Gathering the news about Iran's 2009 National election in one place.

Iran Extends Deadline for Election Inquiry

Iran Extends Deadline for Election Inquiry: Via NYTimes.com .

The Iranian government offered a few small concessions to the opposition on Monday, extending by five days its deadline to investigate opposition claims of vote rigging in this month’s disputed presidential election, beginning a new limited recount, and releasing five of nine British Embassy employees detained in Tehran over the weekend.

But the government’s underlying stance on the electoral dispute remained unchanged, and there were reports that protesters were gathering in Tehran again on Monday evening as they have for more than two weeks, drawing a broad and violent crackdown. On Sunday, security forces aggressively dispersed several thousand protesters, beating and firing tear gas as they gathered at a mosque in support of the defeated presidential candidate, Mir Hussein Moussavi.

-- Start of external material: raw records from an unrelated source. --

From an optimization exercise on the open Yosys and OpenROAD flow, aimed at small area, a short achievable clock period and few clock cycles per item; shortcuts taken in it are not production practice. Function was checked by simulation only, so behaviour that the tests miss may differ from the original. Power is estimated from default activity; no workload was simulated.

run A:
// double_to_integer_round_convert
module double_to_integer_round_convert (
    input  logic        aclk,
    input  logic        aresetn,
    input  logic        cfg_valid,
    output logic        cfg_ready,
    input  logic [2:0]  cfg_data,
    input  logic        s_valid,
    output logic        s_ready,
    input  logic [1:0]  s_req_type,
    input  logic [63:0] s_operand_bits,
    input  logic [2:0]  s_round_sel,
    output logic        m_valid,
    input  logic        m_ready,
    output logic [63:0] m_result_bits,
    output logic        m_inexact_flag,
    output logic        m_overflow_flag
);
==> flow/config.mk <==
export PLATFORM = sky130hd
export DESIGN_NAME = double_to_integer_round_convert
export DESIGN_NICKNAME = double_to_integer_round_convert
export VERILOG_FILES = /design/flow/design.v
export SDC_FILE = /design/flow/constraint.sdc
export NUM_CORES = 4
export LEC_CHECK = 0
export CAP_MARGIN = 20
export CORE_MARGIN = 2
export CORE_UTILIZATION = 65
export SLEW_MARGIN = 20
==> flow/constraint.sdc <==
create_clock -name core_clock -period 13.5 [get_ports {aclk}]
set_input_delay 2.7000 -clock core_clock [delete_from_list [all_inputs] [get_ports {aclk}]]
set_output_delay 2.7000 -clock core_clock [all_outputs]
set_load 0.01 [all_outputs]
standard.sh (not shown) runs the stock make flow with config.mk's settings and CLKGATE_MAP_FILE= SYNTH_SCRIPT=/design/flow/synth_recipe.tcl, a recipe that flattens the netlist after the stock synthesis.
==> flow/flow/run.sh <==
#!/bin/bash
# The standard layout (standard.sh: the standard synthesis, then ORFS to the
# final layout), with setup repair aimed at a 3.9 ns period instead of the
# 13.5 ns clock: SETUP_SLACK_MARGIN makes repair_timing keep going until each
# path has that much slack. The constraints themselves are unchanged.
# Every ORFS step writes its own log under orfs/logs/; make's output goes to
# flow_make.log in the work folder.
set -euo pipefail
bash standard.sh SETUP_SLACK_MARGIN=9.6 finish > flow_make.log 2>&1
Run A: PASS, flow complete, no timing, DRC or antenna violations
Testbench counts of run A, summed over its fixed seeds: cycles 24,024, items 24,000.
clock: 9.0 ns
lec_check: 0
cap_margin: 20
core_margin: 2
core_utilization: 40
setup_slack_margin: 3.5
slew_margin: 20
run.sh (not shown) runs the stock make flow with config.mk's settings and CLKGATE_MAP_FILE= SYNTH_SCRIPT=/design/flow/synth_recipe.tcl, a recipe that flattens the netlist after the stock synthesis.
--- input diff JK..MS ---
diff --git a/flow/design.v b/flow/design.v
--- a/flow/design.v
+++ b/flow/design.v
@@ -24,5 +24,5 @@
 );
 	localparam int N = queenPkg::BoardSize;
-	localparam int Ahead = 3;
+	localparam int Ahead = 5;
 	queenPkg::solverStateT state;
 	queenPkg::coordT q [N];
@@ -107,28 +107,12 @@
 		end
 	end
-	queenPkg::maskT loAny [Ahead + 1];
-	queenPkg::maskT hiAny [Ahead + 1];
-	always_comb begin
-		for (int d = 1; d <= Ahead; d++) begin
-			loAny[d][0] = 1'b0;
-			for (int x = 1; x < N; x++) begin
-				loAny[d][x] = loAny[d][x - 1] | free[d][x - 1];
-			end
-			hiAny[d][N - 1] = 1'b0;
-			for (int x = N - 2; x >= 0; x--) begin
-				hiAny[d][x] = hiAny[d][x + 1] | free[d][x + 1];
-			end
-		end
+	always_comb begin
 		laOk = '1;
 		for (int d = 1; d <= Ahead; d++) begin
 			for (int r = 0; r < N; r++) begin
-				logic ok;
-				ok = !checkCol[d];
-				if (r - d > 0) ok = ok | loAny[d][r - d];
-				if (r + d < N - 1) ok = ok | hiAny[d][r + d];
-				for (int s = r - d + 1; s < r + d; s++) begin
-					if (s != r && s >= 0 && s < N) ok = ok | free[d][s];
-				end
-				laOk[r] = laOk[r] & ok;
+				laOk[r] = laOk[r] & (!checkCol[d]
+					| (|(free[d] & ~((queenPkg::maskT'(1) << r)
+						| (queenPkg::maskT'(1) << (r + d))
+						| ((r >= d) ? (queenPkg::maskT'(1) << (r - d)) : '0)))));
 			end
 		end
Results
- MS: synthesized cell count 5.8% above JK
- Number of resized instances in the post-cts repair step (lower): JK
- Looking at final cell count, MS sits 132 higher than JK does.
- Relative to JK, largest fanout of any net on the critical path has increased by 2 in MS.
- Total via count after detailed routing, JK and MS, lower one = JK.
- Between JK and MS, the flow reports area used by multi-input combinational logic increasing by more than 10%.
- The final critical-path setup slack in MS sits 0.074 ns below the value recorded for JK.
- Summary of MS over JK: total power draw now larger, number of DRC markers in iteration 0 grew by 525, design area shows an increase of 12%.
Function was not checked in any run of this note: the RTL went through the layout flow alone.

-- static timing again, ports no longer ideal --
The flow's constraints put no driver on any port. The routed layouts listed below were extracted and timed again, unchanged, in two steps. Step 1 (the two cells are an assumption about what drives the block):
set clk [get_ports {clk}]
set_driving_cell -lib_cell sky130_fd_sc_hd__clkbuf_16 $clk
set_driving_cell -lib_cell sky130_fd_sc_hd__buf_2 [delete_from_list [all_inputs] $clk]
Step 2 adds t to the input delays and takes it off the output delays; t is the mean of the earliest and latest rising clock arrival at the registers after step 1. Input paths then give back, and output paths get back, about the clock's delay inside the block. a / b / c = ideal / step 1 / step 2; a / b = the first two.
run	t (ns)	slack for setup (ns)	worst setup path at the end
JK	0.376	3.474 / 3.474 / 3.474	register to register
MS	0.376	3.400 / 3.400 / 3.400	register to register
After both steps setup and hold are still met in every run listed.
What follows belongs to an exercise in optimizing a design on an open flow for small area; a production flow would make more cautious choices. Only simulation tests tie the RTL to the original design; equivalence was not proved. Power and IR drop assume default switching activity.

==> flow/design.v (excerpt) <==
module udp_rx_top (
	input  logic                         clk_125m,
	input  logic                         sys_rst,
	input  logic [7:0]                   i_rx_data,
	input  logic                         i_rx_valid,
	input  logic                         i_rx_last,
	output logic                         o_rx_ready,
	output logic [udp_rx_pkg::ID_W-1:0]   o_awid,
	output logic [udp_rx_pkg::ADDR_W-1:0] o_awaddr,
	output logic [udp_rx_pkg::LEN_W-1:0]  o_awlen,
	output logic                         o_awvalid,
	input  logic                         i_awready,
	output logic [udp_rx_pkg::DATA_W-1:0] o_wdata,
	output logic                         o_wlast,
	output logic                         o_wvalid,
	input  logic                         i_wready,
	input  logic                         i_bvalid,
	input  logic [1:0]                   i_bresp,
	output logic                         o_bready,
	output logic [47:0]                  o_pc_mac,
	output logic [31:0]                  o_pc_ip,
	output logic                         o_trig_arp,
	output logic                         o_wr_timeout
);
Settings: LEC_CHECK=0, CAP_MARGIN=20, CORE_MARGIN=2, CORE_UTILIZATION=60, CTS_CLUSTER_DIAMETER=100, CTS_CLUSTER_SIZE=30, PLACE_DENSITY=0.72, SLEW_MARGIN=20, SYNTH_HIERARCHICAL=1, SYNTH_MEMORY_MAX_BITS=8192; clock period 9.0 ns.
run.sh (not shown) runs the stock make flow with config.mk's settings and CLKGATE_MAP_FILE= SYNTH_SCRIPT=/design/flow/synth_recipe.tcl, a recipe that flattens the netlist after the stock synthesis.
The starting point completed with no timing, DRC or antenna violations.
Rerun with:
Settings changed: CORE_UTILIZATION 60 to 45, PLACE_DENSITY 0.72 to default.
What happened: Via count falls by 2.4%; total power goes up by 0.50%; clock skew climbs by 0.0034 ns; worst hold slack gains 0.0057 ns; critical path depth came out lower by 1; clock power rose by about 2%.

President Mahmoud Ahmadinejad also called for a judicial inquiry into the “suspicious” death of Neda Agha-Soltan, the young woman who was shot and killed on the sidelines of a protest on June 20. Her death, captured on film, has become a symbol of the crackdown.

Adding to government accusations that foreign agents played a role in the killing, Mr. Ahmadinejad said Monday that it had been exploited by enemies “for their own political aims and also to distort the pure and clean image of the Islamic Republic in the world,” the official IRNA news agency reported.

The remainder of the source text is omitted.